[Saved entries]
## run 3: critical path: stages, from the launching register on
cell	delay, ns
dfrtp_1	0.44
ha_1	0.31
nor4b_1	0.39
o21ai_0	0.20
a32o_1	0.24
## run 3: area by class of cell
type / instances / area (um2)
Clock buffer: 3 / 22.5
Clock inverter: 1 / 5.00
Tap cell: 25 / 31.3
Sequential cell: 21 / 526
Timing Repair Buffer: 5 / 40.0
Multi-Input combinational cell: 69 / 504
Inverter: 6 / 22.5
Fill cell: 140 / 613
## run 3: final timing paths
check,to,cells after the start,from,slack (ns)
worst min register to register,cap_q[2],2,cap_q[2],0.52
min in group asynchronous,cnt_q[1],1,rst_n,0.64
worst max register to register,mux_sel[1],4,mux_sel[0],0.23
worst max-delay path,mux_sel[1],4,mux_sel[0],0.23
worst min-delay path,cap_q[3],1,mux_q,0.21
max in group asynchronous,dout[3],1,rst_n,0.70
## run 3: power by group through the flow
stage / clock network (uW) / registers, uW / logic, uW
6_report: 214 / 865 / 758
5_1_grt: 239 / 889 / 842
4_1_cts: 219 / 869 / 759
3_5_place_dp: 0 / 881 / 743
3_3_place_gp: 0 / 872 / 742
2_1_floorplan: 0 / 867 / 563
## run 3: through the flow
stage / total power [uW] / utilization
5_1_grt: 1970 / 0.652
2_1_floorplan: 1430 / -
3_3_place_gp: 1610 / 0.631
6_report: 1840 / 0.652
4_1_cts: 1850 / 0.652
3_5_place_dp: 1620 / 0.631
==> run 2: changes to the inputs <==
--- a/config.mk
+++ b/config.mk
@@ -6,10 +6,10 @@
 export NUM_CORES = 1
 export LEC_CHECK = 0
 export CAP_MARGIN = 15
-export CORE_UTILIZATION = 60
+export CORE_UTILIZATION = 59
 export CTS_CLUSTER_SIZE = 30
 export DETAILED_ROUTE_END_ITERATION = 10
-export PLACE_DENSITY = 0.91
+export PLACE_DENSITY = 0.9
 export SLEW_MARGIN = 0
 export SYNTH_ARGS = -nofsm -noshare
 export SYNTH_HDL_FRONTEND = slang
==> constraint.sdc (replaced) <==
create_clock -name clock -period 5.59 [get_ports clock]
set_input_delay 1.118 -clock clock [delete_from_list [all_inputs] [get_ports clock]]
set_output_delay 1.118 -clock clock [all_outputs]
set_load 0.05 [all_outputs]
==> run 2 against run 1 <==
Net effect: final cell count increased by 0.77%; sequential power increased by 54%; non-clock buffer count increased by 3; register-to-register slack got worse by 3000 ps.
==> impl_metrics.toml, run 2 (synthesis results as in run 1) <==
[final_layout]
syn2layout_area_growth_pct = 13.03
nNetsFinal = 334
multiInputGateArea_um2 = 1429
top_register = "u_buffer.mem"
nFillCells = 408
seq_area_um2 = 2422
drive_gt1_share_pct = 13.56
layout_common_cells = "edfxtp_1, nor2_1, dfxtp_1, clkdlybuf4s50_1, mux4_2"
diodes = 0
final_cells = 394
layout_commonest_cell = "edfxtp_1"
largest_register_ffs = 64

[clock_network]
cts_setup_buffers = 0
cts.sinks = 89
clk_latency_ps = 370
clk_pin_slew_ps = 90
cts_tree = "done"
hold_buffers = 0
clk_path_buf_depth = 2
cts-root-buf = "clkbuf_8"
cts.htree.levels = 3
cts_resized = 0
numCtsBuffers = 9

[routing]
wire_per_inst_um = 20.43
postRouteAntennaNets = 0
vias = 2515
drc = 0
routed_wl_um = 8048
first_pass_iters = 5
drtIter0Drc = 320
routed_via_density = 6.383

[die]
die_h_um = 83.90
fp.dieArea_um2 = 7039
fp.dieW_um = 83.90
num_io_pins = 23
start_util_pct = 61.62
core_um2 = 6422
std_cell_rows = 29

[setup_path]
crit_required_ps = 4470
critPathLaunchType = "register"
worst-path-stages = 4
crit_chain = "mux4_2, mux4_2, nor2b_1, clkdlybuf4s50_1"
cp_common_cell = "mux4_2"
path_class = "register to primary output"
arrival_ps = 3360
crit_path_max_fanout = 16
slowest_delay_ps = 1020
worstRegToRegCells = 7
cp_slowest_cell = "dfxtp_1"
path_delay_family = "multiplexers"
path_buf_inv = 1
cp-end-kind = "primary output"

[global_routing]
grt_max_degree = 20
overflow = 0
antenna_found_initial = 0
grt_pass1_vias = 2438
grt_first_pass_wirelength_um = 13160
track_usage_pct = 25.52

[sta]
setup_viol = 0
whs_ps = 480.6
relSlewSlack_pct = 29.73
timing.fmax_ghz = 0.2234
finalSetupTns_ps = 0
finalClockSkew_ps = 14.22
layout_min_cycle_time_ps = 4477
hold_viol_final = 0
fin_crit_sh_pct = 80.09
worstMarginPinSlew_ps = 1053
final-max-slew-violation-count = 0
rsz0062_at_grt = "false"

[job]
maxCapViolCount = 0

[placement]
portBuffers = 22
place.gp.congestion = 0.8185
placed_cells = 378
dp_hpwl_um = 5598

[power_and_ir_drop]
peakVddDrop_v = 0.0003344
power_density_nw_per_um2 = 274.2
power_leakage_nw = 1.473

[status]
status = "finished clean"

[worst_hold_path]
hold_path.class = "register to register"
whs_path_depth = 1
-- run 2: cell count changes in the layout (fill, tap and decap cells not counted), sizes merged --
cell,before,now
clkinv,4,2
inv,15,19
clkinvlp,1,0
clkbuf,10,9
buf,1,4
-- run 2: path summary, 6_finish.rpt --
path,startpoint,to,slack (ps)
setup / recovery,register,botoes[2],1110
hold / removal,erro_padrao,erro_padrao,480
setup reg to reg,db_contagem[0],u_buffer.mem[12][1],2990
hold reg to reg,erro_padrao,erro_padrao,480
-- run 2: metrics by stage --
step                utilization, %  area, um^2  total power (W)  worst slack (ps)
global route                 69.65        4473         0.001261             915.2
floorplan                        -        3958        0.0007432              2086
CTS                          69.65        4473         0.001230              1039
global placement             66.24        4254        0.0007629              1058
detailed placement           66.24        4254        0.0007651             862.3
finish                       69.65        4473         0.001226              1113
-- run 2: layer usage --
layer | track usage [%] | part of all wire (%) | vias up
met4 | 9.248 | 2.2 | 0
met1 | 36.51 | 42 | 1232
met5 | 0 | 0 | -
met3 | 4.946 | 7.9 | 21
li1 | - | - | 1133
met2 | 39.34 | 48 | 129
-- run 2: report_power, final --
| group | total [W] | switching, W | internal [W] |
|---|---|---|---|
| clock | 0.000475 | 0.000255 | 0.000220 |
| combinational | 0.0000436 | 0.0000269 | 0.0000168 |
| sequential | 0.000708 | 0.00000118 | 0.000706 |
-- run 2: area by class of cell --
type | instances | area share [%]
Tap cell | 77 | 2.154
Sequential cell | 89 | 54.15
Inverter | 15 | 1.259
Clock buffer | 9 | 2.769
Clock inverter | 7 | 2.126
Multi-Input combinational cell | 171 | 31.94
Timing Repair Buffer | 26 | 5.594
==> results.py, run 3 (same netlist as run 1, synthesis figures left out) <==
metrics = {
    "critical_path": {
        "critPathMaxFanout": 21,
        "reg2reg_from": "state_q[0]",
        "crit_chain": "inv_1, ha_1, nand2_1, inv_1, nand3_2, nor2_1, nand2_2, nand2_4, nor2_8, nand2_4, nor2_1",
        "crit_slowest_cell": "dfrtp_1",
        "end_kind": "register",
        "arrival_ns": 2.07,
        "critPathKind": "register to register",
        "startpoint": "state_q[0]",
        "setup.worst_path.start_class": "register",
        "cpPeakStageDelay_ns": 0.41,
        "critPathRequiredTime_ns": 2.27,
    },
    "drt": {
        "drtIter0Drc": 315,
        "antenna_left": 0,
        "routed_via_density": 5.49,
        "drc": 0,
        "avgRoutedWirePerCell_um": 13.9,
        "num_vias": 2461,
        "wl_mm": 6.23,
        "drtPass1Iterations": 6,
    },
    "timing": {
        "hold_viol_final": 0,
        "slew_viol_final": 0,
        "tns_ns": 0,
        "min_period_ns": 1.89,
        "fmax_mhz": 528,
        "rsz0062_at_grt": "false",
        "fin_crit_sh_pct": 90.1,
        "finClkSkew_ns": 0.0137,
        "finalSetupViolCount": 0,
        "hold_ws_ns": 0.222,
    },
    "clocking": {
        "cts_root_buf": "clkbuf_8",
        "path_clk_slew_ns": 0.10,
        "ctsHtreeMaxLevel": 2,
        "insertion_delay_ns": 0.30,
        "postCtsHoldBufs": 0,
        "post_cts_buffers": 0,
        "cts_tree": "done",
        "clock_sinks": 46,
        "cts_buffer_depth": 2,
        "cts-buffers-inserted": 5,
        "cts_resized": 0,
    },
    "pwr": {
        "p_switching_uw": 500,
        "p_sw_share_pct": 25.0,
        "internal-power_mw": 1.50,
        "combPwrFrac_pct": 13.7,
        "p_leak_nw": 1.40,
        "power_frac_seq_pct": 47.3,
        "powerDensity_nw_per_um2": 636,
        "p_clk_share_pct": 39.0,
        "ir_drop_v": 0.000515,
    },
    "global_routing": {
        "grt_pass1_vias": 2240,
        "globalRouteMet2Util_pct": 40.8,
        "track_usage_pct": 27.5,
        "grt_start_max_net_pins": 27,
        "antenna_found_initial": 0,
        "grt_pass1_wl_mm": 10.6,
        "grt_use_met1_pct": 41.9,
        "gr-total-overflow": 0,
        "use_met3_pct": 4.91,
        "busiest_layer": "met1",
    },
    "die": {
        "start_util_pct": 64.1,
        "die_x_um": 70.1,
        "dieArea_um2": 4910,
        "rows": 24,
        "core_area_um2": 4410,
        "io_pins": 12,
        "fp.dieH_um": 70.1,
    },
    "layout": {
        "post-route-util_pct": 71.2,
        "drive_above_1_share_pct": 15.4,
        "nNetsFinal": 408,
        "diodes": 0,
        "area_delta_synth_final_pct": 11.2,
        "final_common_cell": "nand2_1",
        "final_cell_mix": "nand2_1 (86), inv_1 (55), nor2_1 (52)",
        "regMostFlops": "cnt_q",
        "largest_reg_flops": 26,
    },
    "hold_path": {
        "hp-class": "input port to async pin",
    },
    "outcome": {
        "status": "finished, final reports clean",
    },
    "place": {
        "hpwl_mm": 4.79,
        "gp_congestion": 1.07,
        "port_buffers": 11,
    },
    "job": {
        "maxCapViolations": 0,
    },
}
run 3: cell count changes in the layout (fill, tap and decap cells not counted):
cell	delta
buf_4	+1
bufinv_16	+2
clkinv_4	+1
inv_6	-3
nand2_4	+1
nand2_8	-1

__Task instructions__. Reproduce, word for word and in full, only the lines above that start at the line with "internal [W] |" and run through the line with "type | instances | area share [%]", both ends included.

__Response__.
| group | total [W] | switching, W | internal [W] |
|---|---|---|---|
| clock | 0.000475 | 0.000255 | 0.000220 |
| combinational | 0.0000436 | 0.0000269 | 0.0000168 |
| sequential | 0.000708 | 0.00000118 | 0.000706 |
-- run 2: area by class of cell --
type | instances | area share [%]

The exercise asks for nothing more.